Josh Brade


AZ-900 Cert. – Module 1


Module 1 – Describe cloud concepts (15-20%)


Cloud Computing
High Availability (HA)
Fault Tolerance (FT)
Disaster Recovery (DR)

Cloud Computing

  • Cloud computing is a  delivery model for services like the following. There are many other services but these are the 4 covered on the AZ-900 Exam. All these services are delivered over the internet.
  • Storage
    • Files – Store of business data in the could (aka files)
    • Databases – Azure offer fully managed relational, NoSQL, and in-memory databases. These databases can span from proprietary and open-source engines and are determined by the needs of a developer.
  • Compute Power
    • Virtual Machines (Linux/Windows/Containers)
  • Networking
    • Secure networking between cloud components
    • Networking with business network
  • Analytics
    • Performance Data – Periodically collected numeric data relating to the performance of a device or a component of the device.
    • Telemetry – The measurement of data (electrical or physical) and remote transmission of this data.
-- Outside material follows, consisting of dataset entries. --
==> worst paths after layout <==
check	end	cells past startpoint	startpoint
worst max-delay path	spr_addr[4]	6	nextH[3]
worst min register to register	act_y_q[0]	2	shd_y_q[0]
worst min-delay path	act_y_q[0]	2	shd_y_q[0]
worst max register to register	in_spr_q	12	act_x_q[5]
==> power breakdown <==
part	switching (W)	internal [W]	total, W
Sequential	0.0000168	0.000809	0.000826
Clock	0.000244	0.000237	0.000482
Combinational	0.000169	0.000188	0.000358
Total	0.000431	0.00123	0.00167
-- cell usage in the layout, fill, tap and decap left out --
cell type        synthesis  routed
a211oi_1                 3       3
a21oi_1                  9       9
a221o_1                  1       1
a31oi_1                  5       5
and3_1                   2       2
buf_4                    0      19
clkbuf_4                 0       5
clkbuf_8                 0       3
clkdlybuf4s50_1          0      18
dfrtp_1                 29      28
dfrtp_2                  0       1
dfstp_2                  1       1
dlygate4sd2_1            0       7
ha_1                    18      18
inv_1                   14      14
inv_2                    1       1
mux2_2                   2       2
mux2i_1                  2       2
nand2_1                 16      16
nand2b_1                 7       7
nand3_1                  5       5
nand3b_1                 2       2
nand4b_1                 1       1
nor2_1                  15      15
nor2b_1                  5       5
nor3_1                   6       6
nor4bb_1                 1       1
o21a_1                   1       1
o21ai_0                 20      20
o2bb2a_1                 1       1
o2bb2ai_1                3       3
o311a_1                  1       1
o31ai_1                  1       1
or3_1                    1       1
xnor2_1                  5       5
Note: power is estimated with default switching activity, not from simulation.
[config.mk]
export PLATFORM = sky130hd
export DESIGN_NAME = lms_adapt_engine_flat
export DESIGN_NICKNAME = d
export VERILOG_FILES = /design/src/rtl/lms_adapt_engine_if.sv /design/src/rtl/lms_adapt_engine.sv /design/src/flat_wrapper.sv
export SDC_FILE = /design/constraint.sdc
export NUM_CORES = 1
export LEC_CHECK = 0
export ABC_AREA = 1
export CAP_MARGIN = 15
export CORE_MARGIN = 3
export CORE_UTILIZATION = 30
export DETAILED_ROUTE_END_ITERATION = 8
export MAX_ROUTING_LAYER = met4
export SLEW_MARGIN = 25
export SYNTH_ARGS = -nofsm -noshare
export SYNTH_HDL_FRONTEND = slang
export SYNTH_SLANG_ARGS = --single-unit
[constraint.sdc]
create_clock -name clk -period 18.5 [get_ports clk]
set_input_delay 2.775 -clock clk [delete_from_list [all_inputs] [get_ports clk]]
set_output_delay 2.775 -clock clk [all_outputs]
set_load 0.02 [all_outputs]
--- src/rtl/rx_cmd_ctrl.sv ---
// Byte-stream command decoder: turns received bytes into register-file writes/reads and ALU starts.
// Optional inter-byte timeout is compiled in when RX_CMD_CTRL_TIMEOUT_EN is defined.
module rx_cmd_ctrl #(
    parameter int WIDTH       = 8,
    parameter int DEPTH       = 16,
    parameter int NUM_OPS     = 2,
    parameter int TIMEOUT_CYC = 255,
    localparam int AW         = (DEPTH > 1) ? $clog2(DEPTH) : 1
) (
    input  logic             CLK,
    input  logic             Reset,
    input  logic [WIDTH-1:0] Rx_P_Data,
    input  logic             RxValid,
    input  logic             Rx_Err,
    output logic             ALU_EN,
    output logic [3:0]       ALU_FUN,
    output logic [AW-1:0]    Reg_File_Adress,
    output logic             WrEN,
    output logic             RdEN,
    output logic [WIDTH-1:0] WrData,
    output logic             CLK_GATE_EN,
    output logic             Busy,
    output logic             Cmd_Done,
    output logic             Cmd_Err
);

    typedef enum logic [2:0] {
        S_IDLE,
        S_WADDR,
        S_WDATA,
        S_RADDR,
        S_OPND,
        S_FUN
    } state_t;

    localparam logic [WIDTH-1:0] CMD_WR  = WIDTH'(8'hAA);
    localparam logic [WIDTH-1:0] CMD_RD  = WIDTH'(8'hBB);
    localparam logic [WIDTH-1:0] CMD_OPS = WIDTH'(8'hCC);
    localparam logic [WIDTH-1:0] CMD_FUN = WIDTH'(8'hDD);

    state_t           state, state_nxt;
    logic [AW-1:0]    addr_lat, addr_lat_nxt;
    logic [1:0]       op_cnt, op_cnt_nxt;
    logic             accept, rx_bad, in_range, fun_ok, tmo_hit;
    logic             alu_en_nxt, wr_en_nxt, rd_en_nxt, done_nxt, err_nxt;
    logic [3:0]       alu_fun_nxt;
    logic [AW-1:0]    adr_nxt;
    logic [WIDTH-1:0] wdata_nxt;

    assign accept   = RxValid && !Rx_Err;
    assign rx_bad   = RxValid && Rx_Err;
    // Widened compare so DEPTH values beyond the byte range still behave.
    assign in_range = ({32'd0, Rx_P_Data} < (WIDTH + 32)'(DEPTH));
    assign fun_ok   = (Rx_P_Data[WIDTH-1:4] == '0);

`ifdef RX_CMD_CTRL_TIMEOUT_EN
    logic [15:0] tmo_cnt;

    assign tmo_hit = (state != S_IDLE) && !accept && (tmo_cnt == 16'(TIMEOUT_CYC - 1));

    always_ff @(posedge CLK) begin
        if (Reset) begin
            tmo_cnt <= '0;
        end else if (state_nxt == S_IDLE || accept) begin
            tmo_cnt <= '0;
        end else begin
            tmo_cnt <= tmo_cnt + 16'd1;
        end
    end
`else
    assign tmo_hit = 1'b0;
`endif

    always_comb begin
        state_nxt    = state;
        addr_lat_nxt = addr_lat;
        op_cnt_nxt   = op_cnt;
        alu_en_nxt   = 1'b0;
        wr_en_nxt    = 1'b0;
        rd_en_nxt    = 1'b0;
        done_nxt     = 1'b0;
        err_nxt      = 1'b0;
        alu_fun_nxt  = ALU_FUN;
        adr_nxt      = Reg_File_Adress;
        wdata_nxt    = WrData;

        if (state != S_IDLE && rx_bad) begin
            state_nxt = S_IDLE;
            err_nxt   = 1'b1;
        end else if (accept) begin
            case (state)
                S_IDLE: begin
                    if (Rx_P_Data == CMD_WR) begin
                        state_nxt = S_WADDR;
                    end else if (Rx_P_Data == CMD_RD) begin
                        state_nxt = S_RADDR;
                    end else if (Rx_P_Data == CMD_OPS) begin
                        state_nxt  = S_OPND;
                        op_cnt_nxt = '0;
                    end else if (Rx_P_Data == CMD_FUN) begin
                        state_nxt = S_FUN;
                    end else begin
                        err_nxt = 1'b1;
                    end
                end
                S_WADDR: begin
                    if (in_range) begin
                        addr_lat_nxt = Rx_P_Data[AW-1:0];
                        state_nxt    = S_WDATA;
                    end else begin
                        err_nxt   = 1'b1;
                        state_nxt = S_IDLE;
                    end
                end
                S_WDATA: begin
                    wr_en_nxt = 1'b1;
                    adr_nxt   = addr_lat;
                    wdata_nxt = Rx_P_Data;
                    done_nxt  = 1'b1;
                    state_nxt = S_IDLE;
                end
                S_RADDR: begin
                    if (in_range) begin
                        rd_en_nxt = 1'b1;
                        adr_nxt   = Rx_P_Data[AW-1:0];
                        done_nxt  = 1'b1;
                    end else begin
                        err_nxt = 1'b1;
                    end
                    state_nxt = S_IDLE;
                end
                S_OPND: begin
                    wr_en_nxt  = 1'b1;
                    adr_nxt    = AW'(op_cnt);
                    wdata_nxt  = Rx_P_Data;
                    op_cnt_nxt = op_cnt + 2'd1;
                    if (op_cnt == 2'(NUM_OPS - 1)) begin
                        state_nxt = S_FUN;
                    end
                end
                S_FUN: begin
                    if (fun_ok) begin
                        alu_en_nxt  = 1'b1;
                        alu_fun_nxt = Rx_P_Data[3:0];
                        done_nxt    = 1'b1;
                    end else begin
                        err_nxt = 1'b1;
                    end
                    state_nxt = S_IDLE;
                end
                default: state_nxt = S_IDLE;
            endcase
        end

        // A silent link aborts the command; a byte in the same cycle takes precedence.
        if (tmo_hit) begin
            state_nxt = S_IDLE;
            err_nxt   = 1'b1;
        end
    end

    always_ff @(posedge CLK) begin
        if (Reset) begin
            state           <= S_IDLE;
            addr_lat        <= '0;
            op_cnt          <= '0;
            ALU_EN          <= 1'b0;
            WrEN            <= 1'b0;
            RdEN            <= 1'b0;
            Cmd_Done        <= 1'b0;
            Cmd_Err         <= 1'b0;
            ALU_FUN         <= '0;
            Reg_File_Adress <= '0;
            WrData          <= '0;
        end else begin
            state           <= state_nxt;
            addr_lat        <= addr_lat_nxt;
            op_cnt          <= op_cnt_nxt;
            ALU_EN          <= alu_en_nxt;
            WrEN            <= wr_en_nxt;
            RdEN            <= rd_en_nxt;
            Cmd_Done        <= done_nxt;
            Cmd_Err         <= err_nxt;
            ALU_FUN         <= alu_fun_nxt;
            Reg_File_Adress <= adr_nxt;
            WrData          <= wdata_nxt;
        end
    end

    assign Busy        = (state != S_IDLE);
    assign CLK_GATE_EN = (state == S_FUN) || ALU_EN;

endmodule
===== config.mk =====
export PLATFORM = sky130hd
export DESIGN_NAME = hazard_ctrl_flat
export DESIGN_NICKNAME = d
export VERILOG_FILES = /design/src/rtl/hazard_pkg.sv /design/src/rtl/hazard_ctrl_if.sv /design/src/rtl/hazard_ctrl_fwd_unit.sv /design/src/rtl/hazard_ctrl.sv /design/src/flat_wrapper.sv
export SDC_FILE = /design/constraint.sdc
export NUM_CORES = 1
export LEC_CHECK = 0
export BUFFER_PORTS_ARGS = -buffer_cell sky130_fd_sc_hd__buf_2
export CAP_MARGIN = 5
export CORE_MARGIN = 4
export CORE_UTILIZATION = 35
export CTS_CLUSTER_SIZE = 14
export DETAILED_ROUTE_END_ITERATION = 12
export GPL_TIMING_DRIVEN = 0
export MAX_ROUTING_LAYER = met4
export PLACE_DENSITY = 0.69
export SLEW_MARGIN = 5
export SYNTH_ARGS = -nofsm -noshare
export SYNTH_HDL_FRONTEND = slang
export SYNTH_HIERARCHICAL = 1
export SYNTH_SLANG_ARGS = --single-unit

===== constraint.sdc =====
create_clock -name clk -period 2.77 [get_ports clk]
set_input_delay 0.1385 -clock clk [delete_from_list [all_inputs] [get_ports clk]]
set_output_delay 0.1385 -clock clk [all_outputs]
set_load 0.02 [all_outputs]
### config.mk
export PLATFORM = sky130hd
export DESIGN_NAME = vga_bcd_score_display
export DESIGN_NICKNAME = d
export VERILOG_FILES = /design/src/rtl/vga_bcd_score_display_pkg.sv /design/src/rtl/vga_bcd_score_display_glyph_rom.sv /design/src/rtl/vga_bcd_score_display.sv
export SDC_FILE = /design/constraint.sdc
export NUM_CORES = 1
export LEC_CHECK = 0
export CAP_MARGIN = 20
export CORE_MARGIN = 4
export CORE_UTILIZATION = 35
export DETAILED_ROUTE_END_ITERATION = 8
export GPL_TIMING_DRIVEN = 1
export PLACE_DENSITY_LB_ADDON = 0.3
export SLEW_MARGIN = 20
export SYNTH_ARGS = -nofsm -noshare
export SYNTH_HDL_FRONTEND = slang
export SYNTH_HIERARCHICAL = 1
export SYNTH_SLANG_ARGS = --single-unit
### constraint.sdc
create_clock -name clk -period 5 [get_ports clk]
set_input_delay 1.5 -clock clk [delete_from_list [all_inputs] [get_ports clk]]
set_output_delay 1.5 -clock clk [all_outputs]
set_load 0.01 [all_outputs]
  • Scalability is the ability to “scale”. Scaling is the process of;
    • Allocating (adding) resources
    • Deallocating (removing) resources
  • Vertical Scaling – Increasing resources (CPU/RAM/GPU/STORAGE/NETWORK BANDWIDTH) up or down to meet the needs of the virtual service function (hence the name “vertical” ↑↓ )
    • Scaling up (↑) – Increasing resources to meet the virtual services need.
    • Scaling down (↓)– Decreasing resources to match the needs of the virtual service.
  • Horizontal Scaling (↔) – Adding similar machines to equally distribute the service workload across machines. This can be increased or decreased on a need basis and can also occur automatically.
    • Scaling out (→) – Increasing the amount of resources/instances needed for virtual services.
    • Scaling in (←) – Decreasing the amount of resources/instances needed for virtual services.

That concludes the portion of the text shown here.